“Let me see,” cooed the woodpigeon. “This morning I had a few peas and beans, besides some oats and barley. I got those in the fields, and I found some green clover there too, as well as some wild mustard, and some ragweed and charlock, and a few other seeds and roo-oo-oo-oots.”
“Oh dear, Mr. Woodpigeon,” said Tommy Smith; “why, what a lot you do eat.”
“I don’t call that much,” said the woodpigeon. “When I was tired of looking about in the fields, I went to the woods again, and got a few acorns, and some beechnuts, and”—
“Oh! but look here, Mr. Woodpigeon,” said Tommy Smith. “You couldn’t have eaten all those this morning, because they are not all ripe now, and”—
“I didn’t say they were ripe,” said the woodpigeon; “and if I didn’t eat them this morning, then I did on some other morning, so it’s all the same. Those are the things I eat, at anyrate, and I can’t be expected to remember exactly when I eat them. I had a few stones though, of course. They are always to be had, whatever time of year it is. Stones are always in season.”

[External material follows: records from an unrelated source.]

==> config.mk <==
export PLATFORM = sky130hd
export DESIGN_NAME = arithmetic_encoder_e3_top
export DESIGN_NICKNAME = d
export VERILOG_FILES = /design/src/rtl/aee3_pkg.sv /design/src/rtl/arithmetic_encoder_e3_top.sv
export SDC_FILE = /design/constraint.sdc
export NUM_CORES = 1
export LEC_CHECK = 0
export BUFFER_PORTS_ARGS = -buffer_cell sky130_fd_sc_hd__buf_2
export CORE_MARGIN = 5
export CORE_UTILIZATION = 60
export DETAILED_ROUTE_END_ITERATION = 10
export HOLD_SLACK_MARGIN = 0.03
export MAX_ROUTING_LAYER = met4
export PLACE_DENSITY = 0.82
export SYNTH_ARGS = -nofsm -noshare
export SYNTH_HDL_FRONTEND = slang
export SYNTH_SLANG_ARGS = --single-unit
==> constraint.sdc <==
create_clock -name clk -period 14.03 [get_ports clk]
set_input_delay 2.1045 -clock clk [delete_from_list [all_inputs] [get_ports clk]]
set_output_delay 2.1045 -clock clk [all_outputs]
set_load 0.01 [all_outputs]
<file path="src/dllm_pkg.sv">
// dllm_pkg: op codes and fixed field widths for the linked list manager
// no dependencies; imported by the top level
`default_nettype none

package dllm_pkg;

	// widths of the node and count fields on the ports
	localparam int NODE_W  = 6;
	localparam int COUNT_W = 7;

	// op codes carried by the op field
	typedef enum logic [2:0] {
		OP_PUSH_FRONT = 3'd0,
		OP_PUSH_BACK  = 3'd1,
		OP_INS_AFTER  = 3'd2,
		OP_INS_BEFORE = 3'd3,
		OP_POP_FRONT  = 3'd4,
		OP_POP_BACK   = 3'd5,
		OP_REMOVE     = 3'd6,
		OP_QUERY      = 3'd7
	} op_t;

endpackage

`default_nettype wire

</file>
<file path="src/dllm_link_ram.sv">
// dllm_link_ram: one link store, one write port and one registered read port
// no dependencies; instantiated twice by the top level (next and prev links)
`default_nettype none

module dllm_link_ram #(
	parameter int DEPTH = 64,
	parameter int WIDTH = 7,
	localparam int AW = (DEPTH > 1) ? $clog2(DEPTH) : 1
) (
	input  logic             clk,
	input  logic             we,
	input  logic [AW-1:0]    waddr,
	input  logic [WIDTH-1:0] wdata,
	input  logic             re,
	input  logic [AW-1:0]    raddr,
	output logic [WIDTH-1:0] rdata
);

	logic [WIDTH-1:0] mem [DEPTH];

	// write port
	always_ff @(posedge clk) begin
		if (we) begin
			mem[waddr] <= wdata;
		end
	end

	// read port, data registered from the address when re is high
	always_ff @(posedge clk) begin
		if (re) begin
			rdata <= mem[raddr];
		end
	end

endmodule

`default_nettype wire

</file>
<file path="src/doubly_linked_list_manager_unit.sv">
// doubly_linked_list_manager_unit: top level of the linked list manager
// depends on dllm_pkg and dllm_link_ram
//
//  channel | signals                                  | transfer when
//  --------+------------------------------------------+---------------------------
//  input   | in_valid, in_stall, op, node, anchor     | in_valid && !in_stall
//  output  | out_valid, out_stall, popped_node ...    | out_valid && !out_stall
//          |   prev_valid (one result per input item) |
//
// Every item passes through four steps: accept with link read, first link write,
// second link write, result load. The two link memories each have one write
// port, which sets the two write steps.
// After reset both link memories are cleared to null, one entry per cycle, so
// no input is taken until the clearing pass is done.
// A held result in the output register does not block the next item; only the
// result load waits for the output register to empty.
`default_nettype none

module doubly_linked_list_manager_unit #(
	parameter int NODES = 64
) (
	input  logic                           clk,
	input  logic                           arst_n,
	input  logic                           in_valid,
	output logic                           in_stall,
	input  logic [2:0]                     op,
	input  logic [dllm_pkg::NODE_W-1:0]    node,
	input  logic [dllm_pkg::NODE_W-1:0]    anchor,
	output logic                           out_valid,
	input  logic                           out_stall,
	output logic [dllm_pkg::NODE_W-1:0]    popped_node,
	output logic                           popped_valid,
	output logic [dllm_pkg::NODE_W-1:0]    head_node,
	output logic [dllm_pkg::NODE_W-1:0]    tail_node,
	output logic                           list_empty,
	output logic [dllm_pkg::COUNT_W-1:0]   count,
	output logic [dllm_pkg::NODE_W-1:0]    next_node,
	output logic                           next_valid,
	output logic [dllm_pkg::NODE_W-1:0]    prev_node,
	output logic                           prev_valid
);

	import dllm_pkg::*;

	// link width holds a slot number or null, index width addresses a slot
	localparam int LW  = $clog2(NODES + 1);
	localparam int IW  = (NODES > 1) ? $clog2(NODES) : 1;
	localparam int XW  = LW + NODE_W;
	localparam logic [LW-1:0] NIL = LW'(NODES);
	localparam logic [IW-1:0] LAST_IDX = IW'(NODES - 1);

	typedef enum logic [2:0] {
		ST_CLEAR,
		ST_IDLE,
		ST_W1,
		ST_W2,
		ST_DONE
	} state_t;

	function automatic logic is_slot(input logic [LW-1:0] v);
		return v < NIL;
	endfunction

	function automatic logic [IW-1:0] idx(input logic [LW-1:0] v);
		return is_slot(v) ? IW'(v) : '0;
	endfunction

	function automatic logic [NODE_W-1:0] to_node(input logic [LW-1:0] v);
		logic [XW-1:0] e;
		e = {{NODE_W{1'b0}}, v};
		return is_slot(v) ? e[NODE_W-1:0] : '0;
	endfunction

	state_t            state_q;
	logic [IW-1:0]     clr_q;
	logic [LW-1:0]     head_q, tail_q;
	logic [COUNT_W-1:0] count_q;

	op_t               op_q;
	logic [LW-1:0]     n_q, a_q;
	logic              n_ok_q, a_ok_q;

	logic              w2_nx_we_q, w2_pv_we_q;
	logic [IW-1:0]     w2_nx_wa_q, w2_pv_wa_q;
	logic [LW-1:0]     w2_nx_wd_q, w2_pv_wd_q;

	logic [NODE_W-1:0] popped_q, qn_q, qp_q;
	logic              popped_v_q, qn_v_q, qp_v_q;
	logic              out_valid_q;

	// input side decode
	op_t               op_in;
	logic [LW-1:0]     node_l, anchor_l;
	logic              n_ok_in, a_ok_in, take;

	// link memory ports
	logic              nx_we, pv_we;
	logic [IW-1:0]     nx_wa, pv_wa, nx_ra, pv_ra;
	logic [LW-1:0]     nx_wd, pv_wd, nx_rd, pv_rd;

	// first write cycle results
	logic              w1_nx_we, w1_pv_we, w2_nx_we, w2_pv_we;
	logic [IW-1:0]     w1_nx_wa, w1_pv_wa, w2_nx_wa, w2_pv_wa;
	logic [LW-1:0]     w1_nx_wd, w1_pv_wd, w2_nx_wd, w2_pv_wd;
	logic [LW-1:0]     head_d, tail_d, t_node;
	logic [COUNT_W-1:0] count_d;
	logic [NODE_W-1:0] popped_d, qn_d, qp_d;
	logic              popped_v_d, qn_v_d, qp_v_d, unlink_ok;

	assign op_in    = op_t'(op);
	assign node_l   = LW'(node);
	assign anchor_l = LW'(anchor);
	assign n_ok_in  = {{LW{1'b0}}, node} < XW'(NODES);
	assign a_ok_in  = {{LW{1'b0}}, anchor} < XW'(NODES);
	assign in_stall = (state_q != ST_IDLE);
	assign take     = in_valid && !in_stall;
	assign out_valid = out_valid_q;

	// read addresses, issued on the input transfer
	always_comb begin
		unique case (op_in)
			OP_INS_AFTER: begin
				nx_ra = idx(anchor_l);
				pv_ra = idx(node_l);
			end
			OP_INS_BEFORE: begin
				nx_ra = idx(node_l);
				pv_ra = idx(anchor_l);
			end
			OP_POP_FRONT: begin
				nx_ra = idx(head_q);
				pv_ra = idx(head_q);
			end
			OP_POP_BACK: begin
				nx_ra = idx(tail_q);
				pv_ra = idx(tail_q);
			end
			default: begin
				nx_ra = idx(node_l);
				pv_ra = idx(node_l);
			end
		endcase
	end

	// link updates and results of the first write cycle
	always_comb begin
		w1_nx_we = 1'b0;
		w1_nx_wa = idx(n_q);
		w1_nx_wd = NIL;
		w1_pv_we = 1'b0;
		w1_pv_wa = idx(n_q);
		w1_pv_wd = NIL;
		w2_nx_we = 1'b0;
		w2_nx_wa = idx(n_q);
		w2_nx_wd = NIL;
		w2_pv_we = 1'b0;
		w2_pv_wa = idx(n_q);
		w2_pv_wd = NIL;
		head_d     = head_q;
		tail_d     = tail_q;
		count_d    = count_q;
		popped_d   = '0;
		popped_v_d = 1'b0;
		qn_d       = '0;
		qn_v_d     = 1'b0;
		qp_d       = '0;
		qp_v_d     = 1'b0;
		t_node     = n_q;
		unlink_ok  = n_ok_q;
		if (op_q == OP_POP_FRONT) begin
			t_node    = head_q;
			unlink_ok = is_slot(head_q);
		end else if (op_q == OP_POP_BACK) begin
			t_node    = tail_q;
			unlink_ok = is_slot(tail_q);
		end
		unique case (op_q)
			OP_PUSH_FRONT: begin
				if (n_ok_q) begin
					w1_nx_we = 1'b1;
					w1_pv_we = 1'b1;
					if (is_slot(head_q)) begin
						w1_pv_wa = idx(head_q);
						w1_pv_wd = n_q;
						w1_nx_wd = head_q;
						w2_pv_we = 1'b1;
					end else begin
						tail_d = n_q;
					end
					head_d  = n_q;
					count_d = count_q + COUNT_W'(1);
				end
			end
			OP_PUSH_BACK: begin
				if (n_ok_q) begin
					w1_nx_we = 1'b1;
					w1_pv_we = 1'b1;
					if (is_slot(tail_q)) begin
						w1_nx_wa = idx(tail_q);
						w1_nx_wd = n_q;
						w1_pv_wd = tail_q;
						w2_nx_we = 1'b1;
					end else begin
						head_d = n_q;
					end
					tail_d  = n_q;
					count_d = count_q + COUNT_W'(1);
				end
			end
			OP_INS_AFTER: begin
				if (n_ok_q && a_ok_q) begin
					// new node takes the anchor's successor, then neighbors point at it
					w1_nx_we = 1'b1;
					w1_nx_wd = nx_rd;
					w1_pv_we = 1'b1;
					w1_pv_wd = a_q;
					if (is_slot(nx_rd)) begin
						w2_pv_we = 1'b1;
						w2_pv_wa = idx(nx_rd);
						w2_pv_wd = n_q;
					end else begin
						tail_d = n_q;
					end
					w2_nx_we = 1'b1;
					w2_nx_wa = idx(a_q);
					w2_nx_wd = n_q;
					count_d  = count_q + COUNT_W'(1);
				end
			end
			OP_INS_BEFORE: begin
				if (n_ok_q && a_ok_q) begin
					w1_pv_we = 1'b1;
					w1_pv_wd = pv_rd;
					w1_nx_we = 1'b1;
					w1_nx_wd = a_q;
					if (is_slot(pv_rd)) begin
						w2_nx_we = 1'b1;
						w2_nx_wa = idx(pv_rd);
						w2_nx_wd = n_q;
					end else begin
						head_d = n_q;
					end
					w2_pv_we = 1'b1;
					w2_pv_wa = idx(a_q);
					w2_pv_wd = n_q;
					count_d  = count_q + COUNT_W'(1);
				end
			end
			OP_POP_FRONT, OP_POP_BACK, OP_REMOVE: begin
				if (unlink_ok) begin
					// bridge the neighbors of the node being taken off
					if (is_slot(nx_rd)) begin
						w1_pv_we = 1'b1;
						w1_pv_wa = idx(nx_rd);
						w1_pv_wd = pv_rd;
					end
					if (is_slot(pv_rd)) begin
						w1_nx_we = 1'b1;
						w1_nx_wa = idx(pv_rd);
						w1_nx_wd = nx_rd;
					end
					if (head_q == t_node) begin
						head_d = nx_rd;
					end
					if (tail_q == t_node) begin
						tail_d = pv_rd;
					end
					count_d = count_q - COUNT_W'(1);
					if (op_q != OP_REMOVE) begin
						popped_d   = to_node(t_node);
						popped_v_d = 1'b1;
					end
				end
			end
			OP_QUERY: begin
				if (n_ok_q) begin
					qn_d   = to_node(nx_rd);
					qn_v_d = is_slot(nx_rd);
					qp_d   = to_node(pv_rd);
					qp_v_d = is_slot(pv_rd);
				end
			end
		endcase
	end

	// write port select: clearing pass, first or second write cycle
	always_comb begin
		nx_we = 1'b0;
		nx_wa = clr_q;
		nx_wd = NIL;
		pv_we = 1'b0;
		pv_wa = clr_q;
		pv_wd = NIL;
		unique case (state_q)
			ST_CLEAR: begin
				nx_we = 1'b1;
				pv_we = 1'b1;
			end
			ST_W1: begin
				nx_we = w1_nx_we;
				nx_wa = w1_nx_wa;
				nx_wd = w1_nx_wd;
				pv_we = w1_pv_we;
				pv_wa = w1_pv_wa;
				pv_wd = w1_pv_wd;
			end
			ST_W2: begin
				nx_we = w2_nx_we_q;
				nx_wa = w2_nx_wa_q;
				nx_wd = w2_nx_wd_q;
				pv_we = w2_pv_we_q;
				pv_wa = w2_pv_wa_q;
				pv_wd = w2_pv_wd_q;
			end
			default: begin
				nx_we = 1'b0;
				pv_we = 1'b0;
			end
		endcase
	end

	dllm_link_ram #(
		.DEPTH (NODES),
		.WIDTH (LW)
	) u_next_ram (
		.clk   (clk),
		.we    (nx_we),
		.waddr (nx_wa),
		.wdata (nx_wd),
		.re    (take),
		.raddr (nx_ra),
		.rdata (nx_rd)
	);

	dllm_link_ram #(
		.DEPTH (NODES),
		.WIDTH (LW)
	) u_prev_ram (
		.clk   (clk),
		.we    (pv_we),
		.waddr (pv_wa),
		.wdata (pv_wd),
		.re    (take),
		.raddr (pv_ra),
		.rdata (pv_rd)
	);

	// sequencer, list pointers and output register
	always_ff @(posedge clk or negedge arst_n) begin
		if (!arst_n) begin
			state_q     <= ST_CLEAR;
			clr_q       <= '0;
			head_q      <= NIL;
			tail_q      <= NIL;
			count_q     <= '0;
			op_q        <= OP_QUERY;
			n_q         <= NIL;
			a_q         <= NIL;
			n_ok_q      <= 1'b0;
			a_ok_q      <= 1'b0;
			w2_nx_we_q  <= 1'b0;
			w2_nx_wa_q  <= '0;
			w2_nx_wd_q  <= NIL;
			w2_pv_we_q  <= 1'b0;
			w2_pv_wa_q  <= '0;
			w2_pv_wd_q  <= NIL;
			popped_q    <= '0;
			popped_v_q  <= 1'b0;
			qn_q        <= '0;
			qn_v_q      <= 1'b0;
			qp_q        <= '0;
			qp_v_q      <= 1'b0;
			out_valid_q <= 1'b0;
			popped_node  <= '0;
			popped_valid <= 1'b0;
			head_node    <= '0;
			tail_node    <= '0;
			list_empty   <= 1'b1;
			count        <= '0;
			next_node    <= '0;
			next_valid   <= 1'b0;
			prev_node    <= '0;
			prev_valid   <= 1'b0;
		end else begin
			// result leaves; in ST_DONE the load below decides the flag
			if (out_valid_q && !out_stall && state_q != ST_DONE) begin
				out_valid_q <= 1'b0;
			end
			unique case (state_q)
				ST_CLEAR: begin
					clr_q <= clr_q + IW'(1);
					if (clr_q == LAST_IDX) begin
						state_q <= ST_IDLE;
					end
				end
				ST_IDLE: begin
					if (in_valid) begin
						op_q    <= op_in;
						n_q     <= node_l;
						a_q     <= anchor_l;
						n_ok_q  <= n_ok_in;
						a_ok_q  <= a_ok_in;
						state_q <= ST_W1;
					end
				end
				ST_W1: begin
					head_q     <= head_d;
					tail_q     <= tail_d;
					count_q    <= count_d;
					w2_nx_we_q <= w2_nx_we;
					w2_nx_wa_q <= w2_nx_wa;
					w2_nx_wd_q <= w2_nx_wd;
					w2_pv_we_q <= w2_pv_we;
					w2_pv_wa_q <= w2_pv_wa;
					w2_pv_wd_q <= w2_pv_wd;
					popped_q   <= popped_d;
					popped_v_q <= popped_v_d;
					qn_q       <= qn_d;
					qn_v_q     <= qn_v_d;
					qp_q       <= qp_d;
					qp_v_q     <= qp_v_d;
					state_q    <= ST_W2;
				end
				ST_W2: begin
					state_q <= ST_DONE;
				end
				ST_DONE: begin
					if (!out_valid_q || !out_stall) begin
						popped_node  <= popped_q;
						popped_valid <= popped_v_q;
						head_node    <= to_node(head_q);
						tail_node    <= to_node(tail_q);
						list_empty   <= !is_slot(head_q);
						count        <= count_q;
						next_node    <= qn_q;
						next_valid   <= qn_v_q;
						prev_node    <= qp_q;
						prev_valid   <= qp_v_q;
						out_valid_q  <= 1'b1;
						state_q      <= ST_IDLE;
					end
				end
				default: begin
					state_q <= ST_IDLE;
				end
			endcase
		end
	end

endmodule

`default_nettype wire
</file>
<file path="config.mk">
export PLATFORM = sky130hd
export DESIGN_NAME = doubly_linked_list_manager_unit
export DESIGN_NICKNAME = d
export VERILOG_FILES = /design/src/dllm_pkg.sv /design/src/dllm_link_ram.sv /design/src/doubly_linked_list_manager_unit.sv
export SDC_FILE = /design/constraint.sdc
export NUM_CORES = 2
export LEC_CHECK = 0
export BUFFER_PORTS_ARGS = -buffer_cell sky130_fd_sc_hd__buf_2
export CAP_MARGIN = 20
export CORE_ASPECT_RATIO = 1.5
export CORE_UTILIZATION = 35
export DETAILED_ROUTE_END_ITERATION = 10
export PLACE_DENSITY = 0.5
export SETUP_SLACK_MARGIN = 0.3
export SYNTH_ARGS = -nofsm -noshare
export SYNTH_HDL_FRONTEND = slang
export SYNTH_SLANG_ARGS = --single-unit
</file>
<file path="constraint.sdc">
create_clock -name clk -period 6 [get_ports clk]
set_clock_uncertainty 0.05 [all_clocks]
set_input_delay 0 -clock clk [delete_from_list [all_inputs] [get_ports clk]]
set_output_delay 0 -clock clk [all_outputs]
set_load 0.01 [all_outputs]
</file>
======== Word level (Yosys, flattened, before mapping) ========
Memory sizes are Yosys's and may differ from the RTL's. A register that Yosys moved wholly into a read port is not among the register bits.
Cells that the tools add are included.
storage, ports and cells
  word-level logic and storage cells ...... 224
  bits in registers ....................... 139
  input port bits ......................... 19
  RAM bits ................................ 896
  output and inout port bits .............. 43
  memories kept ........................... 2
cells by class
  order comparisons ....................... 9
  reductions and logical operators ........ 23
  equal/unequal tests ..................... 37
  add/sub/neg operators ................... 3
  muxes and demuxes ....................... 118
memory list
  name            words  bits a word  read ports  clocked after memory_dff  write ports  line                 text
  u_next_ram.mem  64     7            1           1                         1            dllm_link_ram.sv:19  logic [WIDTH-1:0] mem [DEPTH];
  u_prev_ram.mem  64     7            1           1                         1            dllm_link_ram.sv:19
operators with widths
  operator             count
  $mux 7               37
  $mux 6               27
  $pmux 6 s2           6
  $pmux 7 s2           5
  $pmux 7 s5           2
  $pmux 7 s4           2
  $lt 7x7->1 const B   7
  $pmux 6 s3           2
  $ne 2x2->1 const B   14
  $mux 1               27
  $eq 3x3->1 const B   7
  $eq 3x2->1 const B   6
  $reduce_and 9->1     2
  $pmux 3 s5           1
  $eq 7x7->1           2
  $lt 6x7->1 const B   2
  $pmux 1 s3           4
  $mux 3               3
  $reduce_bool 4->1    2
  $add 7x1->7 const B  1
  $sub 7x1->7 const B  1
  $add 6x1->6 const B  1
  $eq 3x1->1 const B   2
  $eq 6x6->1 const B   1
  other kinds (15)     26

======== Longest topological paths before layout ========
  depth after elaboration ................. 8
  mapped depth ............................ 15
  mapped depth without buffers ............ 11

======== Hierarchy ========
Synthesis repeated with hierarchy kept, for this count alone.
unflattened totals
  cells, all modules ...................... 2,528
  area total of the unflattened synthesis .. 43,533.0 um^2
by module, submodules not included
  module                           cells each  times used  sequential area each (um^2)  area an instance (um^2)
  dllm_link_ram (u_next_ram)       837         1           13,663.1                     17,743.3
  dllm_link_ram (u_prev_ram)       835         1           13,663.1                     17,732.0
  doubly_linked_list_manager_unit  856         1           3,464.6                      8,057.7

======== Worst setup path before layout ========
OpenSTA, ideal clock, no wires.
  path kind ............................... flip-flop to flip-flop
  start ................................... register op_q[1]
  end ..................................... memory u_prev_ram.mem[0][1] (data pin)
  required time ........................... 5.248 ns
  arrival ................................. 4.432 ns
  setup time .............................. 0.702 ns
  path slack .............................. 0.817 ns
  path buffers ............................ 1
  cell stages (with the launch flop) ...... 8
  period minus slack after synthesis ...... 5.183 ns
  cells stage by stage .................... dfstp_2 > buf_2 > inv_1 > nor2_1 > nand2_1 > o21ai_0 > a221oi_1 > o21ai_0
between the ends
  cells in the longest elaborated chain, start to end .. 6
  elaborated cells between the ends (all ways) .. 13
ends and longest elaborated chain
  element                 line                                                                            text
  from (decl)             doubly_linked_list_manager_unit.sv:79                                           op_t op_q;
  from (signal assigned)  doubly_linked_list_manager_unit.sv:398                                          op_q <= op_in;
  $eq 3x3->1              doubly_linked_list_manager_unit.sv:173, doubly_linked_list_manager_unit.sv:177
  $mux 1                  doubly_linked_list_manager_unit.sv:173                                          end else if (op_q == OP_POP_BACK) begin
  $mux 1                  doubly_linked_list_manager_unit.sv:170                                          if (op_q == OP_POP_FRONT) begin
  $mux 7                  doubly_linked_list_manager_unit.sv:250                                          if (unlink_ok) begin
  $pmux 7 s5 (*)          doubly_linked_list_manager_unit.sv:177                                          unique case (op_q)
  $pmux 7 s2 (*)          doubly_linked_list_manager_unit.sv:294                                          unique case (state_q)
  named net pv_wd[1]      doubly_linked_list_manager_unit.sv:99                                           logic [LW-1:0] nx_wd, pv_wd, nx_rd, pv_rd;
  to (decl)               dllm_link_ram.sv:19
The timed path passes the listed nets; every way through them passes the cells marked *.

======== Worst setup path after layout ========
  start ................................... register op_q[0]
  end ..................................... memory u_prev_ram.mem[8][6], enable pin
between the ends
  cells in the longest elaborated chain, start to end .. 8
  elaborated cells between the ends (all ways) .. 19
ends and longest elaborated chain
  element                       line                                                                            text
  $eq 3x3->1                    doubly_linked_list_manager_unit.sv:173, doubly_linked_list_manager_unit.sv:177
  $mux 1                        doubly_linked_list_manager_unit.sv:173
  $mux 1                        doubly_linked_list_manager_unit.sv:170
  $mux 1                        doubly_linked_list_manager_unit.sv:250
  $pmux 1 s2                    doubly_linked_list_manager_unit.sv:177
  $pmux 1 s3                    doubly_linked_list_manager_unit.sv:294
  $mux 1                        dllm_link_ram.sv:23                                                             if (we) begin
  $mux 1 (implied by the code)  dllm_link_ram.sv:24                                                             mem[waddr] <= wdata;
Several ways; a longest one is shown, not always the timed one.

“Stones!” cried Tommy Smith in great surprise. “Oh, come now; I know you don’t eat them.”
“Oh, don’t I?” said the woodpigeon. “I should be very sorry if I couldn’t get any,—I know that. It would be a nice thing, indeed, if one couldn’t have a few stones to eat with one’s meals. That would be a good joke.”
Tommy Smith thought that he wouldn’t think it a joke to have to eat stones, and he could hardly believe that the woodpigeon was speaking the truth. But he was such an innocent-looking bird, and seemed so very respectable, that he thought he must be. “Are they very large stones?” he asked at last.
“Oh no,” answered the woodpigeon. “They are not large, but very small—just the right size to go into my mill.”